BE ye holy; for I am holy," is the command of God recorded by Moses and authoritatively reiterated by the Apostle Peter. This divine edict is God's direct statement to man of the glorious fact of his being, related in the first chapter of Genesis, that man is the image and likeness of God. This imperious command, this gracious gift, was in the beginning bestowed upon God's greatly beloved idea, man. Man is now and always under the loving sovereignty of this divine command, for the gift has never been taken from him, nor can it be.
Unity is precious. It is man's sacred relationship—his oneness with God, as the perfect image and likeness of his Maker.
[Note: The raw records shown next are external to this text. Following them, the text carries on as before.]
File: src/rtl/counter_sched_if.sv
// -----------------------------------------------------------------------------
// counter_sched_if
// Bundles the signals between the round-robin counter scheduler, its
// requesters and the shared free-running counter.
//
//   req        requester -> sched  per-requester request level
//   limit      requester -> sched  per-requester terminal count, WIDTH bits each
//   count      counter   -> sched  current value of the shared counter
//   cnt_clear  sched     -> counter synchronous clear of the shared counter
//   gnt        sched     -> requester one-hot grant (or all zero)
//   done       sched     -> requester one-cycle completion pulse
//   busy       sched     -> any      high while a job is running or clearing
//
// Modports:
//   slave  : the scheduler's view
//   master : the environment's view (requesters plus the counter)
// -----------------------------------------------------------------------------
interface counter_sched_if #(
   parameter int NREQ  = 2,
   parameter int WIDTH = 8
);
   logic [NREQ-1:0]       req;
   logic [NREQ*WIDTH-1:0] limit;
   logic [WIDTH-1:0]      count;
   logic                  cnt_clear;
   logic [NREQ-1:0]       gnt;
   logic [NREQ-1:0]       done;
   logic                  busy;

   modport slave (
      input  req,
      input  limit,
      input  count,
      output cnt_clear,
      output gnt,
      output done,
      output busy
   );

   modport master (
      output req,
      output limit,
      output count,
      input  cnt_clear,
      input  gnt,
      input  done,
      input  busy
   );
endinterface

File: src/rtl/counter_sched.sv
// -----------------------------------------------------------------------------
// counter_sched
// Round-robin scheduler sharing one free-running counter among NREQ
// requesters. A granted requester gets the counter for limit+1 clocks; the
// scheduler watches count reach the latched limit, pulses done for one cycle,
// then spends one cycle holding the counter in clear before re-arbitrating.
//
// Ports:
//   clock  rising-edge clock
//   clear  synchronous active-high reset
//   bus    counter_sched_if.slave : req, limit, count in;
//                                   cnt_clear, gnt, done, busy out
//
// cnt_clear, gnt and done are registered; busy decodes the state register.
// -----------------------------------------------------------------------------
module counter_sched #(
   parameter int NREQ  = 2,
   parameter int WIDTH = 8
) (
   input  logic            clock,
   input  logic            clear,
   counter_sched_if.slave  bus
);
   localparam int PTR_W = (NREQ > 1) ? $clog2(NREQ) : 1;

   typedef enum logic [1:0] {
      IDLE = 2'd0,
      RUN  = 2'd1,
      CLR  = 2'd2
   } state_t;

   state_t            state_q, state_d;
   logic [PTR_W-1:0]  ptr_q, ptr_d;      // round-robin search start
   logic [PTR_W-1:0]  own_q, own_d;      // index of the granted requester
   logic [WIDTH-1:0]  lim_q, lim_d;      // limit frozen at the grant edge
   logic [NREQ-1:0]   gnt_q, gnt_d;
   logic [NREQ-1:0]   done_q, done_d;
   logic              cnt_clear_q, cnt_clear_d;

   // Per-requester view of the packed limit bus
   logic [WIDTH-1:0]  lim_arr [NREQ];

   generate
      for (genvar gi = 0; gi < NREQ; gi++) begin : g_lim
         assign lim_arr[gi] = bus.limit[gi*WIDTH +: WIDTH];
      end
   endgenerate

   // Round-robin pick: scan offsets from the far end downwards so the
   // candidate closest to ptr is the last one written and therefore wins.
   logic [PTR_W-1:0]  sel_idx;
   logic              sel_vld;
   logic [PTR_W-1:0]  sel_nxt;

   always_comb begin
      int cand;
      cand    = 0;
      sel_idx = '0;
      sel_vld = 1'b0;
      for (int off = NREQ - 1; off >= 0; off--) begin
         cand = int'(ptr_q) + off;
         if (cand >= NREQ) begin
            cand = cand - NREQ;
         end
         if (bus.req[PTR_W'(cand)]) begin
            sel_idx = PTR_W'(cand);
            sel_vld = 1'b1;
         end
      end
   end

   // Pointer advances to the requester after the one just granted
   assign sel_nxt = (sel_idx == PTR_W'(NREQ - 1)) ? '0 : sel_idx + 1'b1;

   always_comb begin
      state_d     = state_q;
      ptr_d       = ptr_q;
      own_d       = own_q;
      lim_d       = lim_q;
      gnt_d       = gnt_q;
      done_d      = done_q;
      cnt_clear_d = cnt_clear_q;

      case (state_q)
         IDLE: begin
            gnt_d       = '0;
            done_d      = '0;
            cnt_clear_d = 1'b1;
            if (sel_vld) begin
               own_d          = sel_idx;
               lim_d          = lim_arr[sel_idx];
               gnt_d[sel_idx] = 1'b1;
               cnt_clear_d    = 1'b0;
               ptr_d          = sel_nxt;
               state_d        = RUN;
            end
         end

         RUN: begin
            // A dropped request ends the grant quietly, even if the
            // terminal count was reached in the same cycle.
            if (!bus.req[own_q]) begin
               gnt_d       = '0;
               cnt_clear_d = 1'b1;
               state_d     = CLR;
            end else if (bus.count == lim_q) begin
               done_d        = '0;
               done_d[own_q] = 1'b1;
               gnt_d         = '0;
               cnt_clear_d   = 1'b1;
               state_d       = CLR;
            end
         end

         CLR: begin
            gnt_d       = '0;
            done_d      = '0;
            cnt_clear_d = 1'b1;
            state_d     = IDLE;
         end

         default: begin
            gnt_d       = '0;
            done_d      = '0;
            cnt_clear_d = 1'b1;
            state_d     = IDLE;
         end
      endcase
   end

   always_ff @(posedge clock) begin
      if (clear) begin
         state_q     <= IDLE;
         ptr_q       <= '0;
         own_q       <= '0;
         lim_q       <= '0;
         gnt_q       <= '0;
         done_q      <= '0;
         cnt_clear_q <= 1'b1;
      end else begin
         state_q     <= state_d;
         ptr_q       <= ptr_d;
         own_q       <= own_d;
         lim_q       <= lim_d;
         gnt_q       <= gnt_d;
         done_q      <= done_d;
         cnt_clear_q <= cnt_clear_d;
      end
   end

   assign bus.gnt       = gnt_q;
   assign bus.done      = done_q;
   assign bus.cnt_clear = cnt_clear_q;
   assign bus.busy      = (state_q == RUN) || (state_q == CLR);

endmodule

File: src/flat_wrapper.sv
// flat-port wrapper written by rule: the top's interface ports become plain ports
module counter_sched_flat 
#(
   parameter int NREQ  = 2,
   parameter int WIDTH = 8
)
  (clock, clear, bus_req, bus_limit, bus_count, bus_cnt_clear, bus_gnt, bus_done, bus_busy);
  counter_sched_if #(.NREQ(NREQ), .WIDTH(WIDTH)) bus_i ();
  input  logic clock;
  input  logic clear;
  input wire logic [$bits(bus_i.req)-1:0] bus_req;
  input wire logic [$bits(bus_i.limit)-1:0] bus_limit;
  input wire logic [$bits(bus_i.count)-1:0] bus_count;
  output wire logic [$bits(bus_i.cnt_clear)-1:0] bus_cnt_clear;
  output wire logic [$bits(bus_i.gnt)-1:0] bus_gnt;
  output wire logic [$bits(bus_i.done)-1:0] bus_done;
  output wire logic [$bits(bus_i.busy)-1:0] bus_busy;
  assign bus_i.req = bus_req;
  assign bus_i.limit = bus_limit;
  assign bus_i.count = bus_count;
  assign bus_cnt_clear = bus_i.cnt_clear;
  assign bus_gnt = bus_i.gnt;
  assign bus_done = bus_i.done;
  assign bus_busy = bus_i.busy;
  counter_sched #(.NREQ(NREQ), .WIDTH(WIDTH)) u_core (.clock(clock), .clear(clear), .bus(bus_i));
endmodule
File: config.mk
export PLATFORM = sky130hd
export DESIGN_NAME = counter_sched_flat
export DESIGN_NICKNAME = d
export VERILOG_FILES = /design/src/rtl/counter_sched_if.sv /design/src/rtl/counter_sched.sv /design/src/flat_wrapper.sv
export SDC_FILE = /design/constraint.sdc
export NUM_CORES = 1
export LEC_CHECK = 0
export BUFFER_PORTS_ARGS = -buffer_cell sky130_fd_sc_hd__buf_2
export CORE_MARGIN = 2
export CORE_UTILIZATION = 50
export DETAILED_ROUTE_END_ITERATION = 10
export GPL_TIMING_DRIVEN = 0
export PLACE_DENSITY = 0.8
export SLEW_MARGIN = 20
export SYNTH_ARGS = -nofsm -noshare
export SYNTH_HDL_FRONTEND = slang
export SYNTH_SLANG_ARGS = --single-unit
File: constraint.sdc
create_clock -name clock -period 2.1 [get_ports clock]
set_clock_uncertainty 0.05 [all_clocks]
set_input_delay 0.315 -clock clock [delete_from_list [all_inputs] [get_ports clock]]
set_output_delay 0.315 -clock clock [all_outputs]
set_load 0.01 [all_outputs]
# Yosys cells after proc, flatten, opt, wreduce, memory -nomap -nowiden
# Index checks and enable logic that the tools add are counted.
[word_totals]
ff_bits = 17
output_inout_bits = 6
inputBits = 28
word_cells = 67
[op_classes]
muxes = 32
order_cmp = 9
reduce_logical = 8
bitwise_logic = 2
n_addsub = 4
n_eq_ne = 5
[ops]
columns = ["op", "n"]
rows = [
  ["8-bit two-way mux", 3],
  ["1-bit two-way mux", 18],
  ["2-bit two-way mux", 6],
  ["8-bit equality test", 1],
  ["2-bit one-hot mux with 2 select lines", 2],
  ["1-bit by 3-bit less-than comparator with 1-bit output (second input constant)", 2],
  ["2-bit AND reduction", 3],
  ["2-bit greater-or-equal comparator (second input constant)", 2],
  ["1-bit by 2-bit less-than comparator with 1-bit output (second input constant)", 2],
  ["3-bit != test (second input constant)", 1],
  ["1-bit by 1-bit adder with 2-bit output (second input constant)", 1],
  ["1-bit demux with 1-bit select", 2],
  ["2-bit by 1-bit equality test with 1-bit output (second input constant)", 1],
  ["2-bit equality test (second input constant)", 1],
  ["1-bit greater-or-equal comparator (second input constant)", 2],
  ["1-bit by 2-bit greater-or-equal comparator with 1-bit output (second input constant)", 1],
  ["1-bit logical AND", 2],
  ["2-bit logical NOT", 1],
  ["2-bit by 1-bit != test with 1-bit output (second input constant)", 1],
  ["1-bit inverter with 2-bit output", 1],
  ["1-bit one-hot mux with 2 select lines", 1],
  ["2-bit OR reduction", 1],
  ["1-bit subtractor (second input constant)", 2],
  ["1-bit adder (second input constant)", 1],
  ["other kinds (2)", 2],
]

# Longest topological paths before layout
[logic_depth]
ltp_word = 14
mapped_depth = 7
depth_no_buf = 6

# Worst setup path after synthesis
# No wires, ideal clock.
[synth_timing]
path_kind = "register to register"
startpoint = "register u_core.lim_q[3]"
endpoint = "register u_core.gnt_q[0] (netlist: u_core.bus.gnt[0])"
period_less_slack_ns = 1.469
setup_ns = 0.121
arrival_time_ns = 1.298
stages_incl_launch_ff = 5
setup_slack_ns = 0.631
cell_sequence = "dfxtp_1 -> xor2_1 -> nor4_4 -> a21oi_2 -> mux2_4"
[synth_between]
elab_chain_len = 2
[synth_rtl]
columns = ["item", "line_no", "rtl"]
rows = [
  ["start, declared", "counter_sched.sv:35", "logic [WIDTH-1:0] lim_q, lim_d;"],
  ["start signal, assigned", "counter_sched.sv:144", "lim_q <= lim_d;"],
  ["8-bit equality test", "counter_sched.sv:106", "end else if (bus.count == lim_q) begin"],
  ["3-bit != test (no line)", "n/a", ""],
  ["end signal, assigned", "counter_sched.sv:145", "gnt_q <= gnt_d;"],
  ["end, declared", "counter_sched.sv:36", "logic [NREQ-1:0] gnt_q, gnt_d;"],
]
# Every way passes these cells.
# A chain may end at the register's enable or synchronous reset.

# Worst setup path in the final report
[layout_timing]
startpoint = "register u_core.state_q[1]"
endpoint = "register u_core.gnt_q[1] (netlist: u_core.bus.gnt[1])"
[layout_between]
elab_chain_len = 2
word_cells_on_any_way = 4
classes_between = "2 x eq/ne; 1 x mux; 1 x reduce/logical"
[layout_rtl]
columns = ["item", "line_no", "rtl"]
rows = [
  ["start, declared", "counter_sched.sv:32", "state_t state_q, state_d;"],
  ["start signal, assigned", "counter_sched.sv:141", "state_q <= state_d;"],
  ["2-bit by 1-bit equality test with 1-bit output / 2-bit logical NOT (equally long branches)", "counter_sched.sv:84", "case (state_q)"],
  ["2-bit one-hot mux with 2 select lines / 3-bit != test (equally long branches)", "n/a", ""],
]
# Several ways; a longest one is shown, not always the timed one.

==> metrics.txt <==
PD cells=1019 mW/mm^2; synth warn=0; Finished Layout Cells=164; Yosys top cell by area=dfxtp_1; CTS tree=done; Fillers=153; row count=15; top-area cell type share of the netlist area=between 30% and 40%; Area Growth Syn to Fin=22.57%; crit path max fanout=10; leading post-synthesis cells by cell area=dfxtp_1 35%, mux2i_1 10%, xor2_1 7.3%; Residual DRC=0; period utilization=between 80% and 90%; CP startpoint kind=flip-flop; Root Buffer=clkbuf_4; total iterations of the first detailed-routing run=4; largest family of logic cells by synthesized area=simple AND/OR/NAND/NOR gates; ant diodes=0; Final setup viols=0; Cell Area, Synth=964.7 um^2; largest net degree at the start of global routing=11; vias in the first global route=a little over 800; Netlist cell types=30; clk slew on worst S/H paths=~0.11 ns; dominant cell by count in the synthesized netlist=dfxtp_1; mux contribution to synthesized area=between 10% and 20%; total number of vias=slightly below 900; average size of a mapped cell=~9.4 um^2; Commonest cells post-synth=17 x dfxtp_1, 11 x nor2_1, 10 x mux2i_1; routed len/inst=~13 um; GR Overflow Total=0; clock share of power=between 10% and 20%; Net Sw Power=483.2 uW; Chip Width=about 48 um; reg2reg setup slack=roughly 0.32 ns; final core utilization=between 60% and 70%; post-place instance area=roughly 0.0012 mm^2; vias per inst=5.335; first-pass GRT wire length=roughly 3400 um; share of total power in combinational logic=between 40% and 50%; CTS max path bufs=2; hold_buf cts=0; Routed Wire Length=2133 um; initial antenna violation count=0; Syn Nets=around 140; post-synthesis compound-gate area fraction=around 15%; Synth Register Bits=17; Post-Synth Simple-Gate Area=roughly a fifth; total power=1.205 mW; total track usage=21.76%; Final nets=172; Reg power frac=38.9%; register area share after synthesis=35.28%; Max rail drop VDD=0.5810 mV; cell family with most CP delay=buffers and inverters; minimum clock period=roughly 1.8 ns; layout cells sized above 1=30.22%; worst skew pair latency=~0.30 ns; fin area=about 0.0012 mm^2; htree depth=1; fin. max-slew vios=0; Post-Syn Instances=approximately 100; Req. time, crit path=2.28 ns; Ports=34; initial core utilization=between 50% and 60%; FMAX=562.6 MHz; CP Buf/Inv Count=3; Net Sw Frac=between 40% and 50%; Die Height=around 48 um; Slowest-stage cell, CP=buf_1; setup TNS=0 ns; worst slew pin tran=between 0.4 and 0.5 ns; Min-Delay Path Class=in -> reg; Setup Buffers After CTS=0; post-DP HPWL=between 1500 and 2000 um; initial DRC count=22; adder-cell share of the synthesized area=under 10%; unrepaired setup endpoints after global routing=no; status=completed; Post-synth EDFFs=0; Worst setup EP type=flip-flop; Die Area=0.002297 mm^2; CTS Sinks=17; CP Cell Sequence=inv_1 > ha_1 > and2_1 > buf_2 > buf_1 > nand3_1 > mux2i_1; slowest stage delay, CP=between 0.3 and 0.4 ns; Routed Antenna Nets=0; PostCTS Resize Cnt=0; P_int=between 700 and 800 uW; DP Cell Count=160; P_leak=between 0.5 and 0.6 nW; IO Port Bufs=32; crit path kind=reg -> reg; cts bufs inserted=3; async set or reset register ratio after synthesis=0%; Synth Area in XOR/XNOR=about 8.2%; core area=0.001764 mm^2; Primary FF master, synth=dfxtp_1; final count of hold timing violations=0; GP Congestion=0.8282; max-cap viol count=0; Worst Path Arrival=1.96 ns; max_slew headroom=71.02%
[kinds of logic after synthesis]
| group | count (synthesis) |
|---|---|
| AO/OA/AOI/OAI | 20 |
| XOR/XNOR | 9 |
| adder cells (fa/ha/maj) | 4 |
| buffers and inverters | 8 |
| flip-flops | 17 |
| multiplexers | 11 |
| AND/OR/NAND/NOR | 34 |
[layout by cell type, fill, tap and decap left out, types with 2 or more instances in the layout]
master    synthesis  routed
ha_1              4       4
mux2i_1          10      10
nand2_1           7       7
a31oi_1           2       2
a32oi_1           2       2
a211oi_1          9       9
buf_2             2      34
nor2_1           11      11
nor2b_1           4       4
and2_1            2       2
xor2_1            8       8
nor4_4            2       2
dfxtp_1          17      17
clkbuf_1          2       3
inv_1             3       3
nor3b_1           2       2
clkbuf_4          0       3
nand3_1           3       3
[stage by stage]
| stage | setup WS (ns) | hold slack, ns |
|---|---|---|
| finish | 0.3227 | 0.2914 |
| global route | 0.1859 | 0.2993 |
| CTS | 0.3305 | 0.2993 |
| detailed placement | 0.3612 | 0.4088 |
| global placement | 0.3943 | 0.3974 |
| floorplan | 0.6312 | 0.4136 |
[cell type report]
type	count	area (um^2)	area share, %
multi-input cells	78	591.8	50.05
flip-flops and latches	17	340.3	28.78
clock buffers	4	26.28	2.222
inverters	3	11.26	0.9524
plain buffers	5	21.27	1.799
repair buffers	32	160.2	13.55
well taps	25	31.28	2.646
[final timing paths]
| kind | depth (start not counted) | to | start |
|---|---|---|---|
| worst max register to register | 7 | u_core.bus.gnt[1]$_SDFFE_PP0P_ | u_core.state_q[1]$_SDFFE_PP0P_ |
| worst min-delay path | 3 | u_core.lim_q[2]$_SDFFE_PP0P_ | bus_limit[2] |
| worst max-delay path | 7 | u_core.bus.gnt[1]$_SDFFE_PP0P_ | u_core.state_q[1]$_SDFFE_PP0P_ |
| worst min register to register | 2 | u_core.bus.gnt[1]$_SDFFE_PP0P_ | u_core.bus.gnt[1]$_SDFFE_PP0P_ |
[power by group through the flow]
stage	sequential, mW	combinational, mW	clock (mW)
floorplan	0.469	0.417	0
global placement	0.472	0.524	0
global route	0.478	0.609	0.198
CTS	0.468	0.555	0.183
finish	0.468	0.552	0.184
detailed placement	0.476	0.552	0
[sequential cells by signal, indices dropped and copies added (netlist names)]
name                  cells
u_core.bus.gnt            2
u_core.state_q            2
u_core.bus.done           2
u_core.own_q              1
u_core.lim_q              8
u_core.bus.cnt_clear      1
u_core.ptr_q              1
[routing by layer]
metal	vias up	share of wire [%]	track usage (%)	wire length, um
li1	441	-	-	-
met1	403	41	26.36	874
met2	29	52	36.80	1109
met3	2	6.3	6.792	134
met4	0	0.66	6.486	14
met5	-	0	0	0
[worst reg2reg max path, stage by stage (launching register included)]
cell and delay [ns]:
dfxtp_1 0.34, inv_1 0.13, ha_1 0.21, and2_1 0.13
buf_2 0.22, buf_1 0.37, nand3_1 0.13, mux2i_1 0.13
Note: power is estimated with default switching activity, not from simulation.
Thus unity is eternally inviolate. In its holy purity it is protected from even the faintest shadow of materiality. Christ Jesus proclaimed his full realization of oneness with God in the words, "I and my Father are one." He thus proclaimed his own spiritual identity; and in his office of pointing the way, he has shown that man's identity is established, sustained, and maintained through his identification with God, Spirit.
The absolute truth of being has been stated by Mary Baker Eddy in the Christian Science textbook, "Science and Health with Key to the Scriptures" (p. 468), in the scientific declaration that "all is infinite Mind and its infinite manifestation, for God is All-in-all." Assent to suggestion of reality in an illusory opposite of this supreme truth has seemed to deprive man of his identity, his spiritual identification with the All-in-all. Such seeming deprivation has no substance, and it has no place except as an illusion in mortal mind, itself equally mythical.